===== src/rtl/stim_gen_pkg.sv =====
// Shared definitions for the stimulus generator: FSM encodings, LFSR constants and the
// directed corner-vector table.
package stim_gen_pkg;

  localparam logic [1:0] ST_IDLE   = 2'd0;
  localparam logic [1:0] ST_CORNER = 2'd1;
  localparam logic [1:0] ST_RANDOM = 2'd2;
  localparam logic [1:0] ST_DONE   = 2'd3;

  localparam logic [31:0] LFSR_TAPS         = 32'h8020_0003;
  localparam logic [31:0] LFSR_SEED_DEFAULT = 32'hACE1_2468;
  localparam int          NUM_CORNER        = 8;

  typedef struct packed {
    logic [31:0] a;
    logic [31:0] b;
  } operand_pair_t;

  function automatic operand_pair_t corner_vec(input logic [2:0] idx);
    operand_pair_t p;
    case (idx)
      3'd0:    p = '{a: 32'h0000_0000, b: 32'h0000_0000};
      3'd1:    p = '{a: 32'h0000_0000, b: 32'hFFFF_FFFF};
      3'd2:    p = '{a: 32'hFFFF_FFFF, b: 32'h0000_0001};
      3'd3:    p = '{a: 32'h7FFF_FFFF, b: 32'h0000_0001};
      3'd4:    p = '{a: 32'h8000_0000, b: 32'h8000_0000};
      3'd5:    p = '{a: 32'hFFFF_FFFF, b: 32'hFFFF_FFFF};
      3'd6:    p = '{a: 32'hAAAA_AAAA, b: 32'h5555_5555};
      default: p = '{a: 32'h0000_0001, b: 32'h0000_0001};
    endcase
    return p;
  endfunction

  // Galois right-shift step; the tap mask is applied when the bit shifted out is set.
  function automatic logic [31:0] lfsr_next(input logic [31:0] s);
    return (s >> 1) ^ (s[0] ? LFSR_TAPS : 32'h0);
  endfunction

endpackage


===== src/rtl/stim_gen_lfsr32.sv =====
// 32-bit Galois LFSR with seed load; an all-zero seed is replaced so the register never locks up.
module lfsr32
  import stim_gen_pkg::*;
#(
  parameter logic [31:0] DEFAULT_SEED = LFSR_SEED_DEFAULT
) (
  input  logic        clk,
  input  logic        reset,
  input  logic        load,
  input  logic [31:0] seed,
  input  logic        step,
  output logic [31:0] state,
  output logic [31:0] next
);

  assign next = lfsr_next(state);

  always_ff @(posedge clk) begin
    if (reset) begin
      state <= DEFAULT_SEED;
    end else if (load) begin
      state <= (seed == 32'h0) ? DEFAULT_SEED : seed;
    end else if (step) begin
      state <= next;
    end
  end

endmodule


===== src/rtl/stim_gen.sv =====
// Operand stimulus source: 8 directed corner vectors followed by LFSR-random vectors for a
// run of N tests, with a level start / sticky done handshake to the host.
module stim_gen
  import stim_gen_pkg::*;
#(
  parameter int          WIDTH        = 32,
  parameter logic [31:0] DEFAULT_SEED = LFSR_SEED_DEFAULT
) (
  input  logic             clk,
  input  logic             reset,
  input  logic             i_start,
  input  logic [31:0]      i_num_tests,
  input  logic [31:0]      i_seed,
  output logic [WIDTH-1:0] o_dut_ia,
  output logic [WIDTH-1:0] o_dut_ib,
  output logic             o_valid,
  output logic             o_busy,
  output logic             o_done,
  output logic [31:0]      o_count
);

  logic [1:0]    state;
  logic [31:0]   num;
  logic [2:0]    idx;
  logic          accept;
  logic          step;
  logic [31:0]   count_inc;
  logic          last;
  operand_pair_t corner;
  logic [31:0]   lfsr_a_nxt;
  logic [31:0]   lfsr_b_nxt;
  logic [31:0]   unused_lfsr_a_state;
  logic [31:0]   unused_lfsr_b_state;

  assign accept    = i_start && ((state == ST_IDLE) || (state == ST_DONE));
  assign step      = (state == ST_RANDOM);
  assign count_inc = o_count + 32'd1;
  assign last      = (count_inc == num);
  assign corner    = corner_vec(idx);

  // B is seeded with the complement so the two operand streams differ for any seed.
  lfsr32 #(.DEFAULT_SEED(DEFAULT_SEED)) u_lfsr_a (
    .clk   (clk),
    .reset (reset),
    .load  (accept),
    .seed  (i_seed),
    .step  (step),
    .state (unused_lfsr_a_state),
    .next  (lfsr_a_nxt)
  );

  lfsr32 #(.DEFAULT_SEED(DEFAULT_SEED)) u_lfsr_b (
    .clk   (clk),
    .reset (reset),
    .load  (accept),
    .seed  (~i_seed),
    .step  (step),
    .state (unused_lfsr_b_state),
    .next  (lfsr_b_nxt)
  );

  always_ff @(posedge clk) begin
    if (reset) begin
      state    <= ST_IDLE;
      num      <= 32'h0;
      idx      <= 3'd0;
      o_dut_ia <= '0;
      o_dut_ib <= '0;
      o_valid  <= 1'b0;
      o_busy   <= 1'b0;
      o_done   <= 1'b0;
      o_count  <= 32'h0;
    end else begin
      case (state)
        ST_IDLE, ST_DONE: begin
          o_dut_ia <= '0;
          o_dut_ib <= '0;
          o_valid  <= 1'b0;
          if (i_start) begin
            num     <= i_num_tests;
            idx     <= 3'd0;
            o_count <= 32'h0;
            o_busy  <= 1'b1;
            o_done  <= 1'b0;
            state   <= (i_num_tests == 32'h0) ? ST_DONE : ST_CORNER;
          end else begin
            o_busy <= 1'b0;
            o_done <= (state == ST_DONE);
          end
        end
        ST_CORNER: begin
          o_dut_ia <= corner.a;
          o_dut_ib <= corner.b;
          o_valid  <= 1'b1;
          o_count  <= count_inc;
          idx      <= idx + 3'd1;
          // A short run may finish before the corner table is exhausted.
          if (last) begin
            state <= ST_DONE;
          end else if (idx == 3'(NUM_CORNER - 1)) begin
            state <= ST_RANDOM;
          end
        end
        ST_RANDOM: begin
          o_dut_ia <= lfsr_a_nxt;
          o_dut_ib <= lfsr_b_nxt;
          o_valid  <= 1'b1;
          o_count  <= count_inc;
          if (last) begin
            state <= ST_DONE;
          end
        end
        default: state <= ST_IDLE;
      endcase
    end
  end

endmodule


===== config.mk =====
export PLATFORM = sky130hd
export DESIGN_NAME = stim_gen
export DESIGN_NICKNAME = d
export VERILOG_FILES = /design/src/rtl/stim_gen_pkg.sv /design/src/rtl/stim_gen_lfsr32.sv /design/src/rtl/stim_gen.sv
export SDC_FILE = /design/constraint.sdc
export NUM_CORES = 1
export LEC_CHECK = 0
export ABC_AREA = 1
export BUFFER_PORTS_ARGS = -buffer_cell sky130_fd_sc_hd__buf_2
export CORE_MARGIN = 2
export CORE_UTILIZATION = 45
export DETAILED_ROUTE_END_ITERATION = 8
export PLACE_DENSITY_LB_ADDON = 0.2
export SETUP_SLACK_MARGIN = 0.4
export SKIP_LAST_GASP = 1
export SYNTH_ARGS = -nofsm -noshare
export SYNTH_HDL_FRONTEND = slang
export SYNTH_HIERARCHICAL = 1
export SYNTH_SLANG_ARGS = --single-unit

===== constraint.sdc =====
create_clock -name clk -period 4 [get_ports clk]
set_input_delay 0.8 -clock clk [delete_from_list [all_inputs] [get_ports clk]]
set_output_delay 0.8 -clock clk [all_outputs]
set_load 0.005 [all_outputs]

# Word level (Yosys, flattened, before mapping)
# Index checks and enable logic that the tools add are counted.
[op_classes] n_addsub=2 eq_ne=14 muxes=24 n_bitwise=3 reduce_logical=14
[ops] op="$pmux 64 s7" n=1
[ops] op="$mux 32" n=9
[ops] op="$pmux 32 s3" n=2
[ops] op="$logic_not 32->1" n=3
[ops] op="$pmux 32 s2" n=1
[ops] op="$xor 31x32->32" n=2
[ops] op="$add 32x1->32 const B" n=1
[ops] op="$eq 32x32->1" n=1
[ops] op="$not 32->32" n=1
[ops] op="$eq 3x3->1 const B" n=4
[ops] op="$mux 2" n=5
[ops] op="$eq 3x2->1 const B" n=2
[ops] op="$pmux 2 s3" n=1
[ops] op="$pmux 3 s2" n=1
[ops] op="$eq 2x2->1 const B" n=2
[ops] op="$reduce_and 2->1" n=2
[ops] op="$reduce_bool 2->1" n=2
[ops] op="$reduce_or 2->1" n=2
[ops] op="$add 3x1->3 const B" n=1
[ops] op="$eq 3x1->1 const B" n=1
[ops] op="$logic_not 3->1" n=1
[ops] op="$mux 3" n=1
[ops] op="$ne 3x3->1 const B" n=1
[ops] op="$reduce_and 3->1" n=1
[ops] op="8 further kinds" n=9
[totals] ff_bits=200 input_bits=67 output_inout_bits=99 word_cells=68

# Depth between registers and ports, before layout
# Gate-level depths: netlist (run 1).
[depth] word_depth=4 depth_mapped=19 depth_no_buf=19

# Hierarchy
# The synthesis (run 1) kept the hierarchy.
[by_module_without_submodules] module="stim_gen" instances=1 cells_each=983 area_each_um2=6593.8 seq_area_each_um2=2722.6
[by_module_without_submodules] module="lfsr32" instances=2 cells_each=279 area_each_um2=1911.8 seq_area_each_um2=640.6

# Least setup slack after synthesis (run 1)
# OpenSTA, ideal clock, no wires.
[synth_timing] kind="input -> register" startpoint="in i_start" endpoint="reg u_lfsr_a.state[14]" setup_time_ps=86 t_arrival_ps=2030 required_ps=3914 slack_ps=1884 stages=7 n_path_buf=3 cell_sequence="nand2_1 -> inv_1 -> clkbuf_1 -> buf_4 -> nor2_8 -> buf_4 -> a221oi_2"
[synth_between] elab_chain_cells=2 word_cells_on_any_way=3 cone_classes="1 x mux; 2 x reduce/logical"
[synth_lines] element="from (decl)" line="stim_gen.sv:11" source="input logic i_start,"
[synth_lines] element="$logic_and 1x1->1 (*)" line="stim_gen.sv:35" source="assign accept = i_start && ((state == ST_IDLE) || (state == ST_DONE));"
[synth_lines] element="via accept" line="stim_gen.sv:25" source="logic accept;"
[synth_lines] element="$mux 32 / $reduce_bool 2->1 (equally long branches)"
[synth_lines] element="to (signal assigned)" line="stim_gen_lfsr32.sv:22" source="state <= (seed == 32'h0) ? DEFAULT_SEED : seed;"
[synth_lines] element="to (signal assigned)" line="stim_gen_lfsr32.sv:24" source="state <= next;"
[synth_lines] element="to (decl)" line="stim_gen_lfsr32.sv:12" source="output logic [31:0] state,"
# The timed path passes the listed nets; every way through them passes the cells marked *.
# A chain may end at the register's enable or synchronous reset.

==> results of run 1 <==
==> worst max-delay path: stages, from the launching register on <==
cell and delay [ns]:
dfxtp_1 0.48, ha_1 0.26, nand3_1 0.17, nor2_1 0.28, nand2_1 0.11, nand2_1 0.13
nor2_1 0.05, nor2_1 0.12, nand3_1 0.10, nor2_1 0.16, nand2_1 0.07, nor2_1 0.14
nand3_1 0.16, nand2_1 0.14, nand2_2 0.08, nand2_1 0.08, nand2_1 0.05, nor2_1 0.11
==> report_power, final <==
part	internal (mW)	switching [mW]	leakage [nW]
registers	2.46	0.341	1.64
clock network	0.892	0.848	0.282
logic	0.912	2.02	3.02
==> area by class of cell <==
| type | instances | area [µm²] | area share |
|---|---|---|---|
| diodes | 1 | 2.502 | 0.0002187 |
| multi-input cells | 1069 | 5076 | 0.4435 |
| inverters | 141 | 529.3 | 0.04624 |
| flip-flops and latches | 200 | 4004 | 0.3498 |
| clock buffers | 18 | 429.2 | 0.03750 |
| clock inverters | 13 | 160.2 | 0.01399 |
| repair buffers | 174 | 893.4 | 0.07806 |
| well taps | 280 | 350.3 | 0.03061 |
==> metal layers <==
metal / up-vias / track usage
met5: - / 0
met4: 0 / 0.07231
met3: 36 / 0.04621
met2: 416 / 0.3824
met1: 4660 / 0.3888
li1: 5049 / -
==> sequential cells by signal, indices dropped and copies added, names as in the netlist <==
signal,count
u_lfsr_b/state,32
state,2
num,32
o_done,1
o_valid,1
u_lfsr_a/state,32
o_dut_ib,32
o_dut_ia,32
o_count,32
o_busy,1
idx,3
==> worst max path at each step <==
stage	start	to	cells after the start
finish	o_count[0]	state[1]	17
global route	o_count[0]	state[1]	19
floorplan	i_start	u_lfsr_a/state[14]	7
CTS	o_count[0]	state[1]	17
global placement	o_count[0]	state[1]	17
detailed placement	o_count[0]	state[1]	17
==> through the flow <==
stage	hold WS [ns]	setup WS, ns	utilization
after floorplan	0.4420	1.884	-
after global placement	0.4464	1.324	0.4973
after detailed placement	0.4614	1.276	0.4973
after CTS	0.4718	1.232	0.5243
after global routing	0.4821	0.9581	0.5244
final	0.4673	1.235	0.5244
==> impl_metrics.py, run 1 <==
metrics = {
    "routing": {
        "wl_met2_um": 13110,
        "first_pass_iters": 8,
        "detail-route-antenna-nets": 0,
        "drt_iter0_markers": 1091,
        "routed-via-count": 10160,
        "met3WireLength_um": 2378,
        "via_per_inst": 5.359,
        "wl_um": 30750,
        "topRoutingLayerUsed": "met4",
        "wire_per_inst_um": 16.22,
        "drc_errors": 0,
        "drt-met1-wl_um": 14680,
    },
    "synthesis": {
        "synthCells": 1483,
        "ys_warn_count": 6,
        "synth_area_per_cell_um2": 6.731,
        "synth_fp_nets": 1560,
        "netlist_area_mm2": 0.009982,
    },
    "cts": {
        "htree_num_levels": 4,
        "cts_root_buffer": "clkbuf_16",
        "post_cts_buffers": 0,
        "clk_latency_ns": 0.44,
        "clk_pin_slew_ns": 0.08,
        "cts_buffer_depth": 2,
        "hold_buffers": 0,
        "ctsResizeCount": 0,
        "cts_buffers": 17,
        "cts_tree": "yes",
        "clkSinkCount": 200,
    },
    "setup_path": {
        "r2r-end": "state[1]",
        "cp_max_fo": 7,
        "crit_path_end_kind": "register",
        "r2r-start": "o_count[0]",
        "worstRegToRegCells": 17,
        "worstPathRequired_ns": 4.37,
        "rrSetupSlack_ns": 1.24,
        "cp.arrival_ns": 3.13,
        "crit_type": "reg -> reg",
        "cp-start-kind": "register",
    },
    "place": {
        "io_buffers": 165,
        "place_inst": 1864,
        "post_dp_cell_area_mm2": 0.01085,
        "place.gp.congestion": 0.9091,
        "dpl.hpwl_um": 21930,
    },
    "sta": {
        "period_minus_slack_ns": 2.765,
        "hold_violations": 0,
        "finalSetupTns_ns": 0,
        "skew_ns": 0.01033,
        "finalCritPeriodShare": 0.6912,
        "worstMarginPinSlew_ns": 1.097,
        "fmax_mhz": 361.7,
        "finalSetupViolCount": 0,
        "finalMaxSlewViolations": 0,
        "max-slew-margin-rel": 0.2682,
        "rsz0062_at_grt": "no",
    },
    "final_layout": {
        "fin_area_mm2": 0.01144,
        "fillers": 2216,
        "syn2layout_area_growth_pct": 14.65,
        "finalNonFillerCells": 1896,
        "fin_nets": 1680,
        "drive_gt1_frac": 0.1529,
        "final_common_cell": "nand2_1",
        "layout_common_cells": "nand2_1, dfxtp_1, nor2_1",
    },
    "floorplan": {
        "num_io_pins": 166,
        "rows": 54,
        "chipWidth_um": 152.9,
        "initial_core_util": 0.4574,
        "dieArea_mm2": 0.02339,
        "fp.coreArea_mm2": 0.02182,
        "die_y_um": 152.9,
    },
    "hold_path": {
        "min_to": "o_dut_ia[3]",
        "holdPathStages": 2,
        "hold_path.class": "reg -> reg",
        "min_from": "u_lfsr_a/state[4]",
    },
    "power_and_ir_drop": {
        "power_density_mw_per_mm2": 653.0,
        "vdd_ir_drop_max_mv": 0.4630,
        "total_power_mw": 7.474,
        "leakage_nw": 4.937,
    },
    "global_route": {
        "gr-usage-all-layers": 0.2596,
        "antenna_found_initial": 1,
        "grt_pass1_wl_um": 49220,
        "overflow": 0,
        "grt_max_degree": 65,
        "grt_pass1_vias": 9096,
    },
    "run_status": {
        "status": "complete, no violations",
    },
    "run": {
        "max_cap_violations": 0,
    },
}
No activity file was read; power rests on OpenSTA's default activity.
==> inputs of run 2 (changes only) <==
- clock period: 4 -> 2.35 ns (I/O delays scaled with it)
==> impl_metrics.py, run 2 (synthesized netlist as in run 1, its figures left out) <==
metrics = {
    "setup_path": {
        "critPathSlowestCell": "dfxtp_4",
        "worstPathRequired_ns": 2.73,
        "cp.arrival_ns": 2.68,
        "cp_max_fo": 8,
        "cp-start-kind": "register",
        "crit_path_end_kind": "register",
        "crit_type": "reg -> reg",
        "cp_cell_sequence": "inv_1, nor2_4, nand2_4, nor2_8, nand3_1, nand3_1, nand2_1, nor2_2, nand2_1, nor2_2, nand3_2, nand2_1, nand2_2, nand2_1, nand2_1, nor2_1",
        "critPathMaxStageDelay_ns": 0.39,
        "path_common_cell": "nand2_1",
    },
    "floorplan": {
        "num_io_pins": 166,
        "initial_core_util": 0.4574,
        "rows": 54,
        "fp.coreArea_mm2": 0.02182,
        "die_y_um": 152.9,
        "chipWidth_um": 152.9,
        "dieArea_mm2": 0.02339,
    },
    "sta": {
        "setup_ws_ns": 0.04572,
        "skew_ns": 0.01311,
        "hold_violations": 0,
        "finalMaxSlewViolations": 0,
        "period_minus_slack_ns": 2.304,
        "worstMarginPinSlew_ns": 0.6095,
        "finalCritPeriodShare": 0.9805,
        "max-slew-margin-rel": 0.5936,
        "fmax_mhz": 434.0,
        "rsz0062_at_grt": "yes",
        "finalSetupViolCount": 0,
    },
    "final_layout": {
        "drive_gt1_frac": 0.2148,
        "final_common_cell": "nand2_1",
        "multiInputGateArea_mm2": 0.005255,
        "diodes": 0,
        "fin_nets": 1740,
        "fillers": 2171,
        "layout_common_cells": "nand2_1, dfxtp_1, nor2_1",
        "syn2layout_area_growth_pct": 21.68,
        "fin_area_mm2": 0.01215,
        "regArea_mm2": 0.004031,
    },
    "global_route": {
        "grt_pass1_vias": 9690,
        "grt_max_degree": 65,
        "antenna_found_initial": 1,
        "gr-usage-all-layers": 0.2707,
        "overflow": 0,
        "grt_pass1_wl_um": 50890,
    },
    "place": {
        "pre_cts_ws_ns": 0.04483,
        "io_buffers": 165,
        "place.gp.congestion": 0.9973,
        "post_dp_cell_area_mm2": 0.01122,
        "dpl.hpwl_um": 23730,
    },
    "cts": {
        "htree_num_levels": 4,
        "clkSinkCount": 200,
        "cts_tree": "yes",
        "clk_pin_slew_ns": 0.08,
        "cts_buffer_depth": 2,
        "clk_latency_ns": 0.44,
        "cts_root_buffer": "clkbuf_16",
        "cts_buffers": 17,
        "hold_buffers": 0,
    },
    "hold_path": {
        "hold_path.class": "in -> reg",
    },
    "routing": {
        "wl_um": 32380,
        "via_per_inst": 5.369,
        "routed-via-count": 10500,
        "wire_per_inst_um": 16.56,
        "first_pass_iters": 5,
        "drc_errors": 0,
        "drt_iter0_markers": 868,
        "detail-route-antenna-nets": 0,
    },
    "run": {
        "max_cap_violations": 0,
    },
    "power_and_ir_drop": {
        "power_density_mw_per_mm2": 1080,
        "total_power_mw": 13.12,
        "vdd_ir_drop_max_mv": 0.7197,
        "leakage_nw": 5.347,
    },
    "run_status": {
        "status": "complete, no violations",
    },
}
run 2: changes by cell type in the layout (fill, tap and decap cells not counted), sizes merged:
cell	change
buf	+59
clkinv	+3
clkinvlp	-2
bufinv	-1
diode	-1
inv	+1
nor2	+1
run 2: worst paths after layout:
path	startpoint	end	slack, ns	cells after the start
worst min register to register	u_lfsr_b/state[14]	o_dut_ib[13]	0.47	2
worst max-delay path	o_count[0]	state[1]	0.05	16
worst max register to register	o_count[0]	state[1]	0.05	16
worst min-delay path	i_num_tests[1]	num[1]	0.27	3
run 2: cell type report:
type                       instances  area share
inverter                         141     0.04460
clock inverter                    14     0.01267
clock buffer                      18     0.03533
timing repair buffer             233      0.1140
sequential                       200      0.3319
tap                              280     0.02884
multi-input combinational       1070      0.4326
run 2: worst max-delay path, delay by kind of cell (launching register included):
family,cells,cell delay (ns)
buffers and inverters,1,0.11
DFF,1,0.39
and+or+nand+nor,15,1.74
run 2: what timing repair did:
| item | 4_1_cts | 5_1_grt |
|---|---|---|
| pin swaps | 16 | 17 |
| cloned | 0 | 2 |
| endpoints found under the setup margin | 35 | 58 |
| resized for setup | 33 | 38 |
| buffers inserted | 8 | 7 |
run 2: metrics by stage:
step / setup TNS [ns] / std cells / hold slack, ns / util
detailed placement: 0 / 1907 / 0.4630 / 0.5143
global placement: 0 / 1907 / 0.4582 / 0.5143
finish: 0 / 1956 / 0.2696 / 0.5566
global route: -0.1993 / 1956 / 0.2823 / 0.5566
CTS: 0 / 1947 / 0.2604 / 0.5483
floorplan: 0 / 1483 / 0.4420 / -
run 2: layer usage:
layer / up-vias / track usage / wire length (µm)
met4: 2 / 0.09127 / 809
met2: 392 / 0.4489 / 15220
li1: 5165 / - / -
met3: 55 / 0.04451 / 2248
met1: 4887 / 0.3597 / 14090
met5: - / 0 / 11
run 2: report_power, final:
group          leakage [nW]  total, mW  switching (mW)  internal (mW)
Clock                 0.287       2.92            1.49           1.43
Combinational          3.42       5.40            3.62           1.78
Sequential             1.64       4.80           0.597           4.20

TASK BRIEF: Retype the portion of the data above that starts on the line with "idx + 3'd1;" and finishes on the line with "export DESIGN_NAME = stim_gen", including both of those lines.

SOLUTION:
          idx      <= idx + 3'd1;
          // A short run may finish before the corner table is exhausted.
          if (last) begin
            state <= ST_DONE;
          end else if (idx == 3'(NUM_CORNER - 1)) begin
            state <= ST_RANDOM;
          end
        end
        ST_RANDOM: begin
          o_dut_ia <= lfsr_a_nxt;
          o_dut_ib <= lfsr_b_nxt;
          o_valid  <= 1'b1;
          o_count  <= count_inc;
          if (last) begin
            state <= ST_DONE;
          end
        end
        default: state <= ST_IDLE;
      endcase
    end
  end

endmodule


===== config.mk =====
export PLATFORM = sky130hd
export DESIGN_NAME = stim_gen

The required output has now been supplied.